July 29th, 2010 - Written by Kirsten Anderson

Del Toro, Cameron Prepare to Scale “Mountains of Madness”

mountains of madness

If the movie is scarier than this book cover, than del Toro will have done well.

Deadline writes that Guillermo del Toro’s next project will be an adaptation of H.P. Lovecraft’s scifi/horror classic “At the Mountains of Madness.” The movie will be made in 3D for Universal Pictures. James Cameron is producing.

Lovecraft’s 1931 novella is about a geologist who finds an unknown chain of mountains during an expedition ot Antarctica. On the other side of the mountain, they find remains of life forms that show that humans may have come from a society of elder gods on another planet. Things get scary when the life forms regain life.

Del Toro’s plans for “Mountains” started out at DreamWorks in 2004, where del Toro brought the script he wrote with Matthew Robbins (which they are now rewriting). When del Toro signed an exclusive deal with Universal in 2007, he brought the project there. That was put on hold when he agreed to make “The Hobbit” movies…which he no longer is doing, of course.

Cameron’s involvement, though, is apparently what helped push Universal into taking the big step. Cameron has said that he’s not planning on tossing his name onto every 3D movie out there, aside from his already planned remake of “Fantastic Voyage,” but he made an exception for del Toro, who probably stunned him into participation with his un-Hollywood-like tendency to speak honestly, openly, and at great length.

Cameron’s participation is a big deal not just because of his name, but because of his experience working on large, epic, 3D movies. This is not intended to be a low-budget horror movie run through a 3D conversion process in postproduction. Au contraire, my friends. Del Toro thinks that people have gotten a little too comfortable with the idea of cheap horror movies. In an exclusive interview with ComingSoon at Comic-Con, the director said:

What ‘Mountains of Madness’ is is a throwback to something nobody does anymore, it’s tentpole horror,” he told us. “Everybody now understands horror as minimum investment, maximum return, and most of the time, they go at it, as production entities, with great cynicism, like ‘Let’s make it really gory or extreme’ and for a very low budget, and recuperate our investment, make money, all that. If you make a horror movie for half a million and it makes 4, they’re very happy. The studio sees horror movies as something they will not invest more than $30-40 million. ‘Mountains of Madness’ needs to be tentpole in the way that the tentpole movies of the past were, about $130 million.”

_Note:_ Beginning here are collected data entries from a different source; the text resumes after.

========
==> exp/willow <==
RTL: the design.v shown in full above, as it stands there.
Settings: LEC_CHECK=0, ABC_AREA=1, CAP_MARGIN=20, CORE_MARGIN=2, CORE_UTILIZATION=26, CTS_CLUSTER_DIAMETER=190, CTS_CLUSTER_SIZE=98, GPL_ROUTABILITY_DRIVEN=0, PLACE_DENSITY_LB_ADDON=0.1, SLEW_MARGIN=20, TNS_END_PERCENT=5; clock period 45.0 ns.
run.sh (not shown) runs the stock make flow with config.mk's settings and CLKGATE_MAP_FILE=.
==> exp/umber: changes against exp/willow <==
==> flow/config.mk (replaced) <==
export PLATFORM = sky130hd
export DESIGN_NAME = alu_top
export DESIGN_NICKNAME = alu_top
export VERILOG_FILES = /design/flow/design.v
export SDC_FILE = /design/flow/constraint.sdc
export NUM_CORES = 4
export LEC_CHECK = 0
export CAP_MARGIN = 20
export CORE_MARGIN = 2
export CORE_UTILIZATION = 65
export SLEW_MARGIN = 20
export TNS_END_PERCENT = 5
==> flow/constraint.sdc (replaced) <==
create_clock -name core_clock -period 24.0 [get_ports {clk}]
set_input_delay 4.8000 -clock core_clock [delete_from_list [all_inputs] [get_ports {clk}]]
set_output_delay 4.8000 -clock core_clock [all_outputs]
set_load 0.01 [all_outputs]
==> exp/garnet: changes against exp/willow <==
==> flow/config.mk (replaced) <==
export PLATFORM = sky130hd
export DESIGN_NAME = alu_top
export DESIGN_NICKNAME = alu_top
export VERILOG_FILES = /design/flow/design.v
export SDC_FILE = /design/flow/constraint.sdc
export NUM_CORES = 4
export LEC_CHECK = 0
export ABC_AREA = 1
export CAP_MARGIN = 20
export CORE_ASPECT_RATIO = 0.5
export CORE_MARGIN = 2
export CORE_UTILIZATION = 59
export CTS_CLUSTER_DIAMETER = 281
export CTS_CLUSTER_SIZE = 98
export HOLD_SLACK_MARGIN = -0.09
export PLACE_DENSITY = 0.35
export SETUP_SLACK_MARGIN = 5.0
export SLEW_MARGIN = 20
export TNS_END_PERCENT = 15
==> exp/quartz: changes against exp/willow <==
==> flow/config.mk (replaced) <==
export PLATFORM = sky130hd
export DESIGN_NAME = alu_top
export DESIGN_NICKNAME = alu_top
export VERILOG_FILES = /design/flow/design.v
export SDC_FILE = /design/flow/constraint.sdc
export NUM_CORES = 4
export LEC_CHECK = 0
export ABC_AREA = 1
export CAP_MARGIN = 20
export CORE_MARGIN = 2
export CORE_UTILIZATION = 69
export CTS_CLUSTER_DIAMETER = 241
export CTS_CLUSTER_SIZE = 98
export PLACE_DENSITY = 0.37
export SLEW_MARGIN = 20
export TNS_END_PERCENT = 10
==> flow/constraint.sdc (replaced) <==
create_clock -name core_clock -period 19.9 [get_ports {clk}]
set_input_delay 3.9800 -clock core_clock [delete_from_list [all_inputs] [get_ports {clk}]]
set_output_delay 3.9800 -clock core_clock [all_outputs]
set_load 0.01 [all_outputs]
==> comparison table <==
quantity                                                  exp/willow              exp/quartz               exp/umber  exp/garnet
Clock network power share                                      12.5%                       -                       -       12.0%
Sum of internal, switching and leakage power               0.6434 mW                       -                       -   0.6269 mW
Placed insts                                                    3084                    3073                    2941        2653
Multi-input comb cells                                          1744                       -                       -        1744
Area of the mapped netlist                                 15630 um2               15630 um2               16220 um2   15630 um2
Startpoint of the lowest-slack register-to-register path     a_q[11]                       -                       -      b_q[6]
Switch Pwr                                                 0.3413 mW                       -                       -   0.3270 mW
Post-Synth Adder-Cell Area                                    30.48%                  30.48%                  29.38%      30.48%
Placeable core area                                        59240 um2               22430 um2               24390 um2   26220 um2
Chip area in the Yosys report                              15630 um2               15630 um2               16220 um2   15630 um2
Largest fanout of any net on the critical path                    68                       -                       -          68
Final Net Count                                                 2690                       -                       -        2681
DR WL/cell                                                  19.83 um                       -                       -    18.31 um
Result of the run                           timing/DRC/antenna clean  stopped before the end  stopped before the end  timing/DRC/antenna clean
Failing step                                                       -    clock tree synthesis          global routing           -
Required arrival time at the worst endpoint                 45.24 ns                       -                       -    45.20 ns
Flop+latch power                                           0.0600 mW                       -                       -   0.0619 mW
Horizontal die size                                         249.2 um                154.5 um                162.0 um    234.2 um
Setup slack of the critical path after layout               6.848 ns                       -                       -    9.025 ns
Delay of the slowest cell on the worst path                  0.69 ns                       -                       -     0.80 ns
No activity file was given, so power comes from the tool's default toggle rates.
== maple ==
==> flow/design.v <==
`timescale 1ns / 1ps
module frequency_divider
    # ( parameter
        freq = 1000
    )
    (
        input  wire clk100MHz,  
        input  wire rst,        
        output reg  clk_div,    
        output wire tick        
    );
    localparam LOOP_COUNTER_AT = 100_000_000 / freq / 2 ;
    reg [clog2(LOOP_COUNTER_AT)-1:0] count;
    always @( posedge(clk100MHz) )
    begin
        if(rst)
        begin : counter_reset
            count   <= 0;
            clk_div <= 1'b0;
        end
        else
        begin : counter_operate
            if (count == (LOOP_COUNTER_AT - 1))
            begin : counter_loop
                count   <= 0;
                clk_div <= ~clk_div;
            end
            else
            begin : counter_increment
                count   <= count + 1;
                clk_div <= clk_div;
            end
        end
    end
    assign tick = (count == (LOOP_COUNTER_AT - 1)) && !clk_div;
    function integer clog2(input integer number);
        begin
            clog2 = 0;
            while (number)
            begin
                clog2  = clog2 + 1;
                number = number >> 1;
            end
        end
    endfunction
endmodule
`timescale 1ns / 1ps
module clock_managment_unit(
    input wire clk,
    input wire rst,
    output wire clk_100MHz,
    output wire clk_40MHz,
    output wire clk_1KHz,
    output wire tick_40MHz,   
    output wire tick_1KHz     
    );
    frequency_divider 
    #(
        .freq(1000000)   
    )    
    my_1K_divider(
        .clk100MHz(clk),
        .rst(rst),
        .clk_div(clk_1KHz),
        .tick(tick_1KHz)
    );
    frequency_divider 
    #(
        .freq(40000000)
    )    
    my_40M_divider(
        .clk100MHz(clk),
        .rst(rst),
        .clk_div(clk_40MHz),
        .tick(tick_40MHz)
    );
     assign clk_100MHz =clk;
endmodule
==> trial 32: inputs <==
Design shuzizhong, start of the top module:
module shuzizhong(
    input wire clk1,         
    input wire reset,        
    input wire ah1,          
    input wire am1,          
    input wire alarm1,       
    input wire en,           
    input wire naozhong,     
    output wire [0:6] shi,       
    output wire [0:6] ge,        
    output wire [0:6] min_shi,   
    output wire [0:6] min_ge,    
    output wire [0:6] sec_shi,   
    output wire [0:6] sec_ge,    
    output wire daodian,     
    output wire audio        
);
Settings: LEC_CHECK=0, ABC_AREA=1, CAP_MARGIN=20, CORE_MARGIN=2, CORE_UTILIZATION=72, CTS_CLUSTER_SIZE=95, PLACE_DENSITY=0.4, SLEW_MARGIN=20, TNS_END_PERCENT=10; clock period 11.2 ns.
run.sh (not shown) runs the stock make flow with config.mk's settings and CLKGATE_MAP_FILE=.
==> inputs of trial 56, as changes to trial 32 <==
Settings changed: ABC_AREA 1 to unset, CORE_UTILIZATION 72 to 24, CTS_CLUSTER_SIZE 95 to unset, PLACE_DENSITY 0.4 to unset, TNS_END_PERCENT 10 to unset.
==> flow/constraint.sdc (replaced) <==
create_clock -name core_clock -period 19.3 [get_ports {clk1}]
set_input_delay 3.8600 -clock core_clock [delete_from_list [all_inputs] [get_ports {clk1}]]
set_output_delay 3.8600 -clock core_clock [all_outputs]
set_load 0.01 [all_outputs]
==> summary of the runs <==
- Trial 32 completed, yet does not pass: setup timing. Trial 56 produced a clean layout.
- Against trial 56, the hold slack of trial 32 is worse by 18 ps.
- Against trial 56, the clock power of trial 32 is larger by about 70%.
- Against trial 32, the first-iteration DRC count of trial 56 is smaller by about 55%.
- Between trial 32 and trial 56, the lower routed wire length is in trial 56 (gap 36%, measured against trial 56).
- Of trial 32 and trial 56, trial 32 has the higher cell area (gap 9.7%, measured against trial 56).
- Between trial 32 and trial 56, the lower critical path depth is in trial 56 (gap 10).
- Via count: trial 56 is lower than trial 32 (about 20%).
- Between trial 32 and trial 56, the lower die size is in trial 32 (gap about 65%, measured against trial 56).
- Clock skew: trial 32 is higher than trial 56 (4.3 ps).
module top(clk, rst_n, in, valid_in, last_in, out, valid_out, last_out, ready);
	input wire clk, rst_n;
	input wire [32-1:0] in;
	input wire valid_in, last_in;
	output wire [32-1:0] out;
	output wire valid_out, last_out;
	output wire ready;
	wire [32-1:0] out0, out1, out2, out3;
	wire valid_out0, valid_out1, valid_out2, valid_out3;
	wire last_out0, last_out1, last_out2, last_out3;
two tw0(.clk(clk), .rst_n(rst_n), .in(in), .valid_in(valid_in), .last_in(last_in), .out(out0), .valid_out(valid_out0), .last_out(last_out0), .ready(ready));
four f0(.clk(clk), .rst_n(rst_n), .in(out0), .valid_in(valid_out0), .last_in(last_out0), .out(out1), .valid_out(valid_out1), .last_out(last_out1));
eight e0(.clk(clk), .rst_n(rst_n), .in(out1), .valid_in(valid_out1), .last_in(last_out1), .out(out2), .valid_out(valid_out2), .last_out(last_out2));
steen s0(.clk(clk), .rst_n(rst_n), .in(out2), .valid_in(valid_out2), .last_in(last_out2), .out(out3), .valid_out(valid_out3), .last_out(last_out3));
thtwo t0(.clk(clk), .rst_n(rst_n), .in(out3), .valid_in(valid_out3), .last_in(last_out3), .out(out), .valid_out(valid_out), .last_out(last_out));
endmodule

“I remember when I saw ‘Alien’ and I was absolutely blown away by it,” he continued. “I saw John Carpenter’s ‘The Thing,’ I saw Kubrick’s ‘The Shining.’ These were massive movies in a genre that normally doesn’t get massive movies. (With) ‘Mountains of Madness,’ there are two things that I’ve been battling all these years: period and R-rated, and a very very tough ending, so the studio is very scared of period obviously, he’s very scared of the budget and an R-rating, and the first conversation I always have is, ‘Does it have to be R?’ and I go, ‘Yes.’ ‘Does it have to be period? Does it have to be Antarctica?’ ‘Yes.’”

“‘Mountains’ is my dream and we’ve been pursuing it for thirteen years and I hope it happens.”

You can see the whole video of the interview with del Toro here, by the way. I’m sure he’ll have more to say.

ComingSoon says they are trying to get everything signed and agreed upon so pre-production can start, with plans to film next summer.